▸ WORK TASK
Using the data that follows, return exactly the lines from the one that contains "setup endpoints to" through the one that contains "kind of cell", ends included.

▸ INPUT DATA
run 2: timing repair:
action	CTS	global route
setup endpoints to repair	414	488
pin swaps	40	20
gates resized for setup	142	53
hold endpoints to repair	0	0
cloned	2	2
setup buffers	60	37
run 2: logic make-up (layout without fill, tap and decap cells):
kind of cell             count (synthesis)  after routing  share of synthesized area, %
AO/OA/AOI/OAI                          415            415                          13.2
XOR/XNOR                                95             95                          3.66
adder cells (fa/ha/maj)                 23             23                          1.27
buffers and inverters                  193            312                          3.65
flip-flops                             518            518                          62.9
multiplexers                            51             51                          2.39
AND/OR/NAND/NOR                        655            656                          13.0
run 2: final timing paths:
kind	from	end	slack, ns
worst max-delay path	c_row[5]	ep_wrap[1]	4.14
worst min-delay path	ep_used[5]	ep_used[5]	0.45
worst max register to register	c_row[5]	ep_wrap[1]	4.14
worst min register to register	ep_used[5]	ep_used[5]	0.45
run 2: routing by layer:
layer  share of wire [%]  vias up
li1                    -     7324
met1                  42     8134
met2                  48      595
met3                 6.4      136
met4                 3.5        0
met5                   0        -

==

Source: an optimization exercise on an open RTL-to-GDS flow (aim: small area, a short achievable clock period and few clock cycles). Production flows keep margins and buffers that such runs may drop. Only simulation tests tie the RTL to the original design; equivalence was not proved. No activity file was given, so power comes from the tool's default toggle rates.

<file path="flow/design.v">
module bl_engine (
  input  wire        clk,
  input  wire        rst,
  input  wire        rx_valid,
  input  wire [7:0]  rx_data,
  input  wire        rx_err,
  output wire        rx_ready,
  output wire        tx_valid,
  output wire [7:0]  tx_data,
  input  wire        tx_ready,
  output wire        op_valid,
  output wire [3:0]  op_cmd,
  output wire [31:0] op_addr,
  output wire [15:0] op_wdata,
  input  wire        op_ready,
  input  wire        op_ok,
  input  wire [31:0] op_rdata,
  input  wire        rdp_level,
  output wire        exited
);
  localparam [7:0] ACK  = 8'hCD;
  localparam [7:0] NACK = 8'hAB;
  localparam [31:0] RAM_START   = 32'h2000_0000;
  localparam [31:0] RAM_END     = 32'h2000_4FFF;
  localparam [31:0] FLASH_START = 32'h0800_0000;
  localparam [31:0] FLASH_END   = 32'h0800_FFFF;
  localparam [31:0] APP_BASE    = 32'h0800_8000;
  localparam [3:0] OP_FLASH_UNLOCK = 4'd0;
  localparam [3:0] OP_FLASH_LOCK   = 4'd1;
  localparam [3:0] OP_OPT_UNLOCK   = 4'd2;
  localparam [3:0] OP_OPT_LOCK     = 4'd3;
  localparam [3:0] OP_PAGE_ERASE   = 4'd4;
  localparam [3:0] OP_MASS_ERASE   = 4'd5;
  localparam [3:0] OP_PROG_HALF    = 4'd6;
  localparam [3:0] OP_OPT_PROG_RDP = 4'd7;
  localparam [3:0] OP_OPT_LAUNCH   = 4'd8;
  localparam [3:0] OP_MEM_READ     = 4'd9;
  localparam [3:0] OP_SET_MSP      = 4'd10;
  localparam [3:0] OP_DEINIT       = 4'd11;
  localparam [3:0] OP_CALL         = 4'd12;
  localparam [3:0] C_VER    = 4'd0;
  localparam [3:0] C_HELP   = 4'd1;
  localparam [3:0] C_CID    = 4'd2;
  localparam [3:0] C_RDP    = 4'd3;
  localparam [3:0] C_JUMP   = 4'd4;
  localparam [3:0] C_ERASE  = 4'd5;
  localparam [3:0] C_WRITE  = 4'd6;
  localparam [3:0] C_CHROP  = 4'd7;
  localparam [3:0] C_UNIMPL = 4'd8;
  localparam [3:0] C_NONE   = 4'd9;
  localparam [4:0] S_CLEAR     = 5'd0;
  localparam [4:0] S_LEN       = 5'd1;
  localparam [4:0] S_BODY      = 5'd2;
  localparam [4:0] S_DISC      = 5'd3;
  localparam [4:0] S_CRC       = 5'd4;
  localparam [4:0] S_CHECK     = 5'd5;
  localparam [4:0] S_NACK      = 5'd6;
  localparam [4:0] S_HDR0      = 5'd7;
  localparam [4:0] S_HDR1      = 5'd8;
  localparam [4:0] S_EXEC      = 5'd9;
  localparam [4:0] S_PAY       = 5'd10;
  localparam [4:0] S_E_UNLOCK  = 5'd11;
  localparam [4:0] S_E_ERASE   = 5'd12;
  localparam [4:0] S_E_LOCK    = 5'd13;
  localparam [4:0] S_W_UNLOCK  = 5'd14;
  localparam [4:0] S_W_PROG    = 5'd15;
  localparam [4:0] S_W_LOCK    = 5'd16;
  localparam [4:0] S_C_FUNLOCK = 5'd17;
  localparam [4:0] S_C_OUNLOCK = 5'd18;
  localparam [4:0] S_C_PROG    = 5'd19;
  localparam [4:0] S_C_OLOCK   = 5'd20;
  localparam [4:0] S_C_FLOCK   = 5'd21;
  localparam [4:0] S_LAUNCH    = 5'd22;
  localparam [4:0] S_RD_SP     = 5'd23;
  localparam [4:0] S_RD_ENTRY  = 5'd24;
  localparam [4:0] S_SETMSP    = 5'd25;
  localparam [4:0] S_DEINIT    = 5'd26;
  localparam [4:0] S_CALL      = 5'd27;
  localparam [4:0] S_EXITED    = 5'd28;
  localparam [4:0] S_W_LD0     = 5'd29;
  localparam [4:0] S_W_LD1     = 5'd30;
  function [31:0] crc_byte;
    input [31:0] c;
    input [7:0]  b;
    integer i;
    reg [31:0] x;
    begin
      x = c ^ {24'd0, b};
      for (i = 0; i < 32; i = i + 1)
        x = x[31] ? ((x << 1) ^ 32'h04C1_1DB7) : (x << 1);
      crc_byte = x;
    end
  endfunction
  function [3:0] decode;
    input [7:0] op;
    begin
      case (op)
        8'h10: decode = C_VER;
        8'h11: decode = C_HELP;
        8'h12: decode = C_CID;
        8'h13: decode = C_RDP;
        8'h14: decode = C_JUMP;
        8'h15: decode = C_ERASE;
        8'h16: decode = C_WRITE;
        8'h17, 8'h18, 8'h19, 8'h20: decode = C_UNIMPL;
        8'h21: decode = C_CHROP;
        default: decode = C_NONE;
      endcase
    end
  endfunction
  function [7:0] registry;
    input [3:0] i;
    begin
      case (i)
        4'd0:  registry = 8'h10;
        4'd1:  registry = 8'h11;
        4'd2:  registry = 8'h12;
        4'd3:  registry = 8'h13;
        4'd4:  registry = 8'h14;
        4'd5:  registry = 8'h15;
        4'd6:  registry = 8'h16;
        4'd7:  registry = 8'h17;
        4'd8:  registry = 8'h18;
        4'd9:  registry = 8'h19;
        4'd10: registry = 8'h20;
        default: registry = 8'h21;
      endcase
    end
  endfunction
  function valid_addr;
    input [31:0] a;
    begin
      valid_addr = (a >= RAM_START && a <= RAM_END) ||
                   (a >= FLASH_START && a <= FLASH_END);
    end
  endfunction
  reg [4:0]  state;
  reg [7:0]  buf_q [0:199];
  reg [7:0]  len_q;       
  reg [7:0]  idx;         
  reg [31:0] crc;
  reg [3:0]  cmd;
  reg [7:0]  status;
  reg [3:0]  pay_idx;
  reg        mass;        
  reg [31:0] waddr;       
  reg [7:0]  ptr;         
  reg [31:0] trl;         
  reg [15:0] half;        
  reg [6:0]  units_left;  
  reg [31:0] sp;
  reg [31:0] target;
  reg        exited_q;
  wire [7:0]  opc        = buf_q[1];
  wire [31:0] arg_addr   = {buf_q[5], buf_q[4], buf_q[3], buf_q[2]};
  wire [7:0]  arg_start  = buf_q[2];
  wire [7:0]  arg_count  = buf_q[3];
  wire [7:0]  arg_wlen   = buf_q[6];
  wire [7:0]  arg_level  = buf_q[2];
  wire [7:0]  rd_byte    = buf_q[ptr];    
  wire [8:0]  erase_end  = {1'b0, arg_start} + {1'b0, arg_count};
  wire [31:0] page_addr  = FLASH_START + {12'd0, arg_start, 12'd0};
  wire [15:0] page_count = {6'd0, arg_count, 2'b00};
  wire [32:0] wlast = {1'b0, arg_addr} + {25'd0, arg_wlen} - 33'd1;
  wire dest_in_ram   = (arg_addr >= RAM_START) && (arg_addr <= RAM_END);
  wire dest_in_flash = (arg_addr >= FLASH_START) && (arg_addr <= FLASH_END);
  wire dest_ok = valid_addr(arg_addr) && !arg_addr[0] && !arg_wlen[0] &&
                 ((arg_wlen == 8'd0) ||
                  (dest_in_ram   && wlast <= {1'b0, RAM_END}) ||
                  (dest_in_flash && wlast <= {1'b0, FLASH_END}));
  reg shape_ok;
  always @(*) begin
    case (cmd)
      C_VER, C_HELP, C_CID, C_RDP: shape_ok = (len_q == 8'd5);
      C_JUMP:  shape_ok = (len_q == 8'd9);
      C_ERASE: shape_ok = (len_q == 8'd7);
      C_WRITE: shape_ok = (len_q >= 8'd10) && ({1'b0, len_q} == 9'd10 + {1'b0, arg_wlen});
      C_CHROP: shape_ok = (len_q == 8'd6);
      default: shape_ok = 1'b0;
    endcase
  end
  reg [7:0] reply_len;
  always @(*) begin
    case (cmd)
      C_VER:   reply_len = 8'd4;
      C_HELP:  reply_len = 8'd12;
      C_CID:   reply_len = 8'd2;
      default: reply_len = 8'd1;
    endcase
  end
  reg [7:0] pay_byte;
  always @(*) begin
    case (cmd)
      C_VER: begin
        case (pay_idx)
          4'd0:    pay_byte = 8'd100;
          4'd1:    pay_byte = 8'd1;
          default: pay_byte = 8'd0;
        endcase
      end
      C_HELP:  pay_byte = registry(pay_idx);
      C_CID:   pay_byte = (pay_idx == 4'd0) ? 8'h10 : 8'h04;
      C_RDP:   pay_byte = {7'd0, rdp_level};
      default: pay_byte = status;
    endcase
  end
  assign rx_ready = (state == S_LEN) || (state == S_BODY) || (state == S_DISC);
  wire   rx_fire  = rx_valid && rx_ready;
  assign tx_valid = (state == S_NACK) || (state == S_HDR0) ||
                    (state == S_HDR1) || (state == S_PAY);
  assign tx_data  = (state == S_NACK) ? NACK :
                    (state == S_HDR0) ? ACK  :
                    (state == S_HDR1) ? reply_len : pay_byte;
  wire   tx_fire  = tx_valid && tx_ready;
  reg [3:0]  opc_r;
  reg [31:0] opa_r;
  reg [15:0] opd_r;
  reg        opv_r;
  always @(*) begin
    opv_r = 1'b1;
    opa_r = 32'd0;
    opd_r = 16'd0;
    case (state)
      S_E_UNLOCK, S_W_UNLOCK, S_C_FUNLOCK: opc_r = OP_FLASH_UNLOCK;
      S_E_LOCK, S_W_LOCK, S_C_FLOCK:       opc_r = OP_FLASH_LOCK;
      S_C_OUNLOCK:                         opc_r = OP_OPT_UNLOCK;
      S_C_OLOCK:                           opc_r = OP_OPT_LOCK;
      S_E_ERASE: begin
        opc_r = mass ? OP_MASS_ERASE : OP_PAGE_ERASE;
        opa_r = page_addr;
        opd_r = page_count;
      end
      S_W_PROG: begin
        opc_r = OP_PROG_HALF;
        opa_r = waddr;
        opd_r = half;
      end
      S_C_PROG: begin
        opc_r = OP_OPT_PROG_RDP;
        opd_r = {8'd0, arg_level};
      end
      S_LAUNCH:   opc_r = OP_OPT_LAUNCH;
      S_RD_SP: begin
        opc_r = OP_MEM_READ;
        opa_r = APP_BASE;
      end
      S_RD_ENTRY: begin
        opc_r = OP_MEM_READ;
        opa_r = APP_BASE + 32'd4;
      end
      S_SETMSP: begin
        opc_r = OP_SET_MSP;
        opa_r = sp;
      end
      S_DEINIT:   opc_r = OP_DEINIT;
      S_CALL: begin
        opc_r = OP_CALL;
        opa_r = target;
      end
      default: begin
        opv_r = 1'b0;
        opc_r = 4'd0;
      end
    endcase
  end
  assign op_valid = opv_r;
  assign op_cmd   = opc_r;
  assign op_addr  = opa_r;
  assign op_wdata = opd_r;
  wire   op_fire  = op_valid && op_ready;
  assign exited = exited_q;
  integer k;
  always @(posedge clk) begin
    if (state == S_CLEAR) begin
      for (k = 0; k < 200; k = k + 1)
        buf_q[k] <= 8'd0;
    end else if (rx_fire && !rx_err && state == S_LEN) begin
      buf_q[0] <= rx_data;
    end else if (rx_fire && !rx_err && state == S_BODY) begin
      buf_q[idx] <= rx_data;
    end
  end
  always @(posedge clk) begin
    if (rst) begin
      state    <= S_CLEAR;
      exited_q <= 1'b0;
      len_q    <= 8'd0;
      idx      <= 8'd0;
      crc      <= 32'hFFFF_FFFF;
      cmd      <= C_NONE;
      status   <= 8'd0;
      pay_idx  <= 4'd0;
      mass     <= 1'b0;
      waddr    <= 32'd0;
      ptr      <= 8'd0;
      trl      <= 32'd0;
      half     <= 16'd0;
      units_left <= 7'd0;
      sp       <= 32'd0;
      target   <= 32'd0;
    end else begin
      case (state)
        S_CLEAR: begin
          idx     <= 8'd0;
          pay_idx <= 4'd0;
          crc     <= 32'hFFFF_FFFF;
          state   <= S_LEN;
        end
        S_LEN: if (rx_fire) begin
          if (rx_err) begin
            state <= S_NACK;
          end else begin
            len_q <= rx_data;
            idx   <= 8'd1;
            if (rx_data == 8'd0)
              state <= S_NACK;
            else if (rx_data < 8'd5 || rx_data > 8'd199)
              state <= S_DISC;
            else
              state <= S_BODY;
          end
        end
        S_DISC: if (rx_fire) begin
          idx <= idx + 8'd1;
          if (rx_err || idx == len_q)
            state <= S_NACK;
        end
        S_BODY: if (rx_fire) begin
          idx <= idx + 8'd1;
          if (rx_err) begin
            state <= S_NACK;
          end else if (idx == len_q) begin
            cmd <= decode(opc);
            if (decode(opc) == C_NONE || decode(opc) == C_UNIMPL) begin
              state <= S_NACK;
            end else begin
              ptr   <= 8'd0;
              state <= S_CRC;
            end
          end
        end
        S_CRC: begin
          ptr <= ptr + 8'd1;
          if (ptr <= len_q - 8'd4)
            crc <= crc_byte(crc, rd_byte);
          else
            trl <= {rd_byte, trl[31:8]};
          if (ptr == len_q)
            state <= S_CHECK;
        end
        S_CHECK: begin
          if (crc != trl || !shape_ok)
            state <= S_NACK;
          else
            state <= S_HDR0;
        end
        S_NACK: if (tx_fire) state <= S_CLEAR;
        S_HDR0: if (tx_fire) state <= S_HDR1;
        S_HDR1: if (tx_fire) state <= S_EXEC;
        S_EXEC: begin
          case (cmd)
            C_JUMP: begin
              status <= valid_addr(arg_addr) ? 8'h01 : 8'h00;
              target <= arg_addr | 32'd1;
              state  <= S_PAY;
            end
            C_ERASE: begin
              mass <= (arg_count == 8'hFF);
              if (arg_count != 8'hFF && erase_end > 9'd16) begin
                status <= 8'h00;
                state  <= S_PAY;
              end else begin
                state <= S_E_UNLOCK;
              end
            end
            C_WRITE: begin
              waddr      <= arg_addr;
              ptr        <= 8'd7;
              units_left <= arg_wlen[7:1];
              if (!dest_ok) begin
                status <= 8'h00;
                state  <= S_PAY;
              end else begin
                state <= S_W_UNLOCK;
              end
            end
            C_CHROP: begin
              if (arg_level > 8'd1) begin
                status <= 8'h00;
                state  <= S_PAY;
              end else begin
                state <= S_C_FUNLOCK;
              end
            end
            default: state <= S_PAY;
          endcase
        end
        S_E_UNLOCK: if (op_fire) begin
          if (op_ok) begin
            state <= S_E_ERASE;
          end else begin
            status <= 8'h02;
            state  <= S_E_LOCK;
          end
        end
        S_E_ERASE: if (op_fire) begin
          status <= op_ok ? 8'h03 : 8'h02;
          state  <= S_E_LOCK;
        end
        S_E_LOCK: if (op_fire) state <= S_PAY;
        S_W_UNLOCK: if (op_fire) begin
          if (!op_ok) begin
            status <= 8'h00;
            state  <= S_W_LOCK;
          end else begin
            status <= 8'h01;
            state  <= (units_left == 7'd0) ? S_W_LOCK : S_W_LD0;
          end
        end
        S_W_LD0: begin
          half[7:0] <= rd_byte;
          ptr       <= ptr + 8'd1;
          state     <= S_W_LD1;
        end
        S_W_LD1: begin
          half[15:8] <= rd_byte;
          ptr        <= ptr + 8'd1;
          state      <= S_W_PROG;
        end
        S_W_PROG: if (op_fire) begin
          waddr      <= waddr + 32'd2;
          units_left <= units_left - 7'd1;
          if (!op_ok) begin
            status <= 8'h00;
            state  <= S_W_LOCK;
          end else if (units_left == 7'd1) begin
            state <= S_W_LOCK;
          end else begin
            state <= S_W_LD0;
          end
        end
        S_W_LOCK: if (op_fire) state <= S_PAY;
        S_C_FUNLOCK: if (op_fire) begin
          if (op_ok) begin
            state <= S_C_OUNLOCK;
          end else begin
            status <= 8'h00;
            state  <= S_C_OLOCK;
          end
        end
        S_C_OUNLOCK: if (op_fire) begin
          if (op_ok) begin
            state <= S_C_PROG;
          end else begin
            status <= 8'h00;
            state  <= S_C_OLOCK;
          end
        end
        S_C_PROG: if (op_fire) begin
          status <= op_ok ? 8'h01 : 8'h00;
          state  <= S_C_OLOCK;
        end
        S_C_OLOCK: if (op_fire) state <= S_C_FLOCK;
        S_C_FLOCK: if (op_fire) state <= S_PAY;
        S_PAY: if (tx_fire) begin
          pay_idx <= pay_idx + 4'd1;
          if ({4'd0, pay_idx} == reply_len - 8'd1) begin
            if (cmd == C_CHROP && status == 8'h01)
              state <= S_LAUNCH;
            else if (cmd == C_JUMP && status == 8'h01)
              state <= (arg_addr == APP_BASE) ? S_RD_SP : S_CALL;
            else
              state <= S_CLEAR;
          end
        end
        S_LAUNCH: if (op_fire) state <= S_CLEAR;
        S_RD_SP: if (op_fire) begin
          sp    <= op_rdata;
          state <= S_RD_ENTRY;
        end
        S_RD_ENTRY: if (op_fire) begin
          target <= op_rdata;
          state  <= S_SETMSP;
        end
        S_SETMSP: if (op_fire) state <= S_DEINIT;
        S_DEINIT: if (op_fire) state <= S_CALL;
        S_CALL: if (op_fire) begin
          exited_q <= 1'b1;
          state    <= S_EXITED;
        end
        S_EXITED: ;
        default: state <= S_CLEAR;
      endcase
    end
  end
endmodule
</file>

▸ EXERCISE RESULT
setup endpoints to repair	414	488
pin swaps	40	20
gates resized for setup	142	53
hold endpoints to repair	0	0
cloned	2	2
setup buffers	60	37
run 2: logic make-up (layout without fill, tap and decap cells):
kind of cell             count (synthesis)  after routing  share of synthesized area, %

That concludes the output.